Ford, easily Canada's best-selling vehicle, sold 126,277 F-150 pickup trucks last year. General Motors was second with a combined 90,005 sales for its GMC Sierra and Chevrolet Silverado and Ram was third with 88,521 sales.
The nearest passenger car? Honda sold 66,057 Civics. Canadians – in fact, all North Americans – love their pickup trucks.
What was once just a fixture of rural farms and construction work sites has become a familiar sight in suburban driveways and city parking spots. The pickup has gone mainstream.
"The pickup segment has a very diverse customer profile," says Ed Broadbear, vice-president of marketing for Fiat Chrysler Automobiles (FCA) Canada, which sells the Ram pickup. "With some of our other products, such as the Fiat 500, you can kind of hone in on what type of person will buy it.
"But with the truck segment, everybody is a buyer. From young to old, male to female, people who use it for work or for personal use, for towing a trailer, whatever. So it's more challenging to market it."
The interactive chart below shows the best selling truck and car for each of the major brands and how many were sold in Canada in 2013 and 2014. See how cars match up with trucks and how the Ford F-150 dominates the marketplace. Click on the dots to see the exact number of vehicles sold.
Of course, you can still buy a base-model, two-door, six-cylinder work truck for the job site. But auto makers have been broadening the spectrum of trucks since the late 1990s; options such as extended cabs, crew cabs, short beds and four-wheel drive have opened up the market to those who need the utility a pickup offers yet still need to drive the family around. And, with some prices approaching those of a luxury car, customers can find the comfort and safety amenities associated with a Mercedes or Cadillac.

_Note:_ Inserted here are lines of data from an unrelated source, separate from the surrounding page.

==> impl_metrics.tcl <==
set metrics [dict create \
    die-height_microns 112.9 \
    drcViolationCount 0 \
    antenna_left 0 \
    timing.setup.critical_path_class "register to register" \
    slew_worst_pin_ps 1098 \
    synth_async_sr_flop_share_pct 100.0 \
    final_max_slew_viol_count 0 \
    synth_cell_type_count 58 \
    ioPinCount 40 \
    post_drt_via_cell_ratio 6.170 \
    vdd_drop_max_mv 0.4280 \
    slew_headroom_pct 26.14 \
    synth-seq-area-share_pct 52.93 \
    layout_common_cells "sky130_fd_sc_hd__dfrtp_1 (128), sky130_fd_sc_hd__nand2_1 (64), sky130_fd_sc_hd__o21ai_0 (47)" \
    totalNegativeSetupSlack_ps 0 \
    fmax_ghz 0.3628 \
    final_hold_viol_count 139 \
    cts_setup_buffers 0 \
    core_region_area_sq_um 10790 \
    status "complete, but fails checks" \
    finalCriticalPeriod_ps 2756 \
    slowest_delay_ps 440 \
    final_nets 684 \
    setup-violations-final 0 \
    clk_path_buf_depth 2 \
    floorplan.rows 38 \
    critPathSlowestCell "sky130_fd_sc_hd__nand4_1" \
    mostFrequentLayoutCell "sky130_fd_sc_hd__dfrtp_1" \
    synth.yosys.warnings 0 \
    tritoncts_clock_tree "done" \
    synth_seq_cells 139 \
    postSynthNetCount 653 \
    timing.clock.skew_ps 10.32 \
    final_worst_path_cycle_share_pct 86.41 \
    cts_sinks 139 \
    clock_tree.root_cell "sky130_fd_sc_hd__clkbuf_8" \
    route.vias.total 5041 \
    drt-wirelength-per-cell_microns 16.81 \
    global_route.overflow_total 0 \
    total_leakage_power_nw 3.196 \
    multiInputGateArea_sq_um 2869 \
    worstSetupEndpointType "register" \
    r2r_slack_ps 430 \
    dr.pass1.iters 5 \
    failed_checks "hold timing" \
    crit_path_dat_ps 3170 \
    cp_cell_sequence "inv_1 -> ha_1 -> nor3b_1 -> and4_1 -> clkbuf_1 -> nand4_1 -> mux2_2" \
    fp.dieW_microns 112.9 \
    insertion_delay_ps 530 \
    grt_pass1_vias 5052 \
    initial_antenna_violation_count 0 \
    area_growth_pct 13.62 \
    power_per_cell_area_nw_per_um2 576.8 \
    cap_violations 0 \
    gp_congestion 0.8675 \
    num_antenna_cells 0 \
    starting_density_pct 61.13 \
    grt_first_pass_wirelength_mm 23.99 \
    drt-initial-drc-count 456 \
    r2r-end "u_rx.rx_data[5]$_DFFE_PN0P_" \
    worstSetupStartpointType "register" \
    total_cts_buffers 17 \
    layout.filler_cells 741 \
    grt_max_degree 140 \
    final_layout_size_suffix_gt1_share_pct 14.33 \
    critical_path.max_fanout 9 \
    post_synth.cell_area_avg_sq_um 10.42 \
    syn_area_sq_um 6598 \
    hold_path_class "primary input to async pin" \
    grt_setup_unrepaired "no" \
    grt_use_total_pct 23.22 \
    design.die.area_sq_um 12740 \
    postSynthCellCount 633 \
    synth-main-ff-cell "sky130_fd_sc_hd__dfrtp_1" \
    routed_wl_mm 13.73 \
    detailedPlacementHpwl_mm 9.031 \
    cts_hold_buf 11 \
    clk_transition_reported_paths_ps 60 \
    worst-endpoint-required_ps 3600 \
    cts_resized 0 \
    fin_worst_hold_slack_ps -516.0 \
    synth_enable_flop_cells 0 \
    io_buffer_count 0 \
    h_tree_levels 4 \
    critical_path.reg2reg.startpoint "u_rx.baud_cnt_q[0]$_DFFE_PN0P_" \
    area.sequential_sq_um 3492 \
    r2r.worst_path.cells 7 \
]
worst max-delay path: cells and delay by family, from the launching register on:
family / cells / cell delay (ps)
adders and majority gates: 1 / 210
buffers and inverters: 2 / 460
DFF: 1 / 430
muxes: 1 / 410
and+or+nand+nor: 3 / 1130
==> src/rtl/axi_mem_responder_if.sv <==
// AXI4 slave-port bundle seen by axi_mem_responder.
// Member names follow the responder's point of view.
interface axi_mem_responder_if #(
  parameter int AXI_ADDR_WIDTH = 32,
  parameter int AXI_ID_WIDTH   = 4
);
  logic                      aw_valid_i;
  logic                      aw_ready_o;
  logic [AXI_ID_WIDTH-1:0]   aw_id_i;
  logic [AXI_ADDR_WIDTH-1:0] aw_addr_i;
  logic [7:0]                aw_len_i;
  logic [1:0]                aw_burst_i;

  logic                      w_valid_i;
  logic                      w_ready_o;
  logic [31:0]               w_data_i;
  logic [3:0]                w_strb_i;
  logic                      w_last_i;

  logic                      b_valid_o;
  logic                      b_ready_i;
  logic [AXI_ID_WIDTH-1:0]   b_id_o;
  logic [1:0]                b_resp_o;

  logic                      ar_valid_i;
  logic                      ar_ready_o;
  logic [AXI_ID_WIDTH-1:0]   ar_id_i;
  logic [AXI_ADDR_WIDTH-1:0] ar_addr_i;
  logic [7:0]                ar_len_i;
  logic [1:0]                ar_burst_i;

  logic                      r_valid_o;
  logic                      r_ready_i;
  logic [AXI_ID_WIDTH-1:0]   r_id_o;
  logic [31:0]               r_data_o;
  logic [1:0]                r_resp_o;
  logic                      r_last_o;

  modport slave (
    input  aw_valid_i, aw_id_i, aw_addr_i,
    input  aw_len_i, aw_burst_i,
    output aw_ready_o,
    input  w_valid_i, w_data_i, w_strb_i,
    input  w_last_i,
    output w_ready_o,
    output b_valid_o, b_id_o, b_resp_o,
    input  b_ready_i,
    input  ar_valid_i, ar_id_i, ar_addr_i,
    input  ar_len_i, ar_burst_i,
    output ar_ready_o,
    output r_valid_o, r_id_o, r_data_o,
    output r_resp_o, r_last_o,
    input  r_ready_i
  );

  modport master (
    output aw_valid_i, aw_id_i, aw_addr_i,
    output aw_len_i, aw_burst_i,
    input  aw_ready_o,
    output w_valid_i, w_data_i, w_strb_i,
    output w_last_i,
    input  w_ready_o,
    input  b_valid_o, b_id_o, b_resp_o,
    output b_ready_i,
    output ar_valid_i, ar_id_i, ar_addr_i,
    output ar_len_i, ar_burst_i,
    input  ar_ready_o,
    input  r_valid_o, r_id_o, r_data_o,
    input  r_resp_o, r_last_o,
    output r_ready_i
  );
endinterface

Nissan's Titan has struggled in the Canadian market, but the company is set to introduce a new version later this year. The vehicle was on display at the Canadian International Auto Show. Richard Miller, the chief product specialist on the Titan, says the new truck will appeal to those who don't want to compromise between utility, versatility and comfort.
"When I was growing up, dad had a regular cab truck, and that was his truck," Miller says. "But we always drove mom's station wagon as a family. Today, we don't always have the luxury of having a car dedicated to dad just going back and forth to work and his hobbies on the weekend; it has to be a family car, too. The crew cab just morphed out of that need, in the late '90s, and became the new status."
The new Titan will feature parking sensors, as well as a unique four-corner camera system, that help drivers manoeuvre in tight parking spaces, an appeal to those living in urban areas. And all the truck makers offer opulent, high-grade interiors with rich leather and real wood befitting a luxury car – for a price, of course.
Honda will debut a new version of its mid-sized Ridgeline in a few years after a hiatus for the model. Hayato Mori, senior manager of product planning and business development with Honda Canada, says the new Ridgeline will be a more traditional truck design and should appeal to those looking for more casual versatility.
"We'll get what I like to call 'fashion' pickup buyers. Those customers lead an active lifestyle, but they're not using it to haul dirt. Maybe camping equipment, or towing, like a boat," he says. "A lot of it is image, a toughness. Even if people need that ability once a month, they do use it. But they also like to personify that image on a daily basis."
Trucks have developed over the past decade to the point where their ride and handling are more comfortable and capable for everyday use. But another reason for the popularity of pickups is fuel economy; auto makers have worked hard to make big trucks approach the efficiency of other SUVs and even larger cars.
"Today's trucks are getting much, much better at fuel efficiency," Mori says. "You still get the power but use much less fuel than 10 years ago. So the appeal is that I can own a tough-looking pickup and still not break the bank."
Broadbear agrees. His Ram 4x2 fitted with the 3.0-litre EcoDiesel is the most fuel-efficient light pickup on the market, rated at 11.6 litres/100 km in the city and 8.4 on the highway.
"When it comes to fuel economy, it hasn't been so much a reason to buy, but a reason not to buy in the light-duty segment. So we make sure to talk about [the fuel-efficiency of the Ram]," Broadbear says.
"That makes a lot more sense for consumers; they can drive it and still get good fuel economy. So I think that opens up a lot of the population for people who can consider a truck."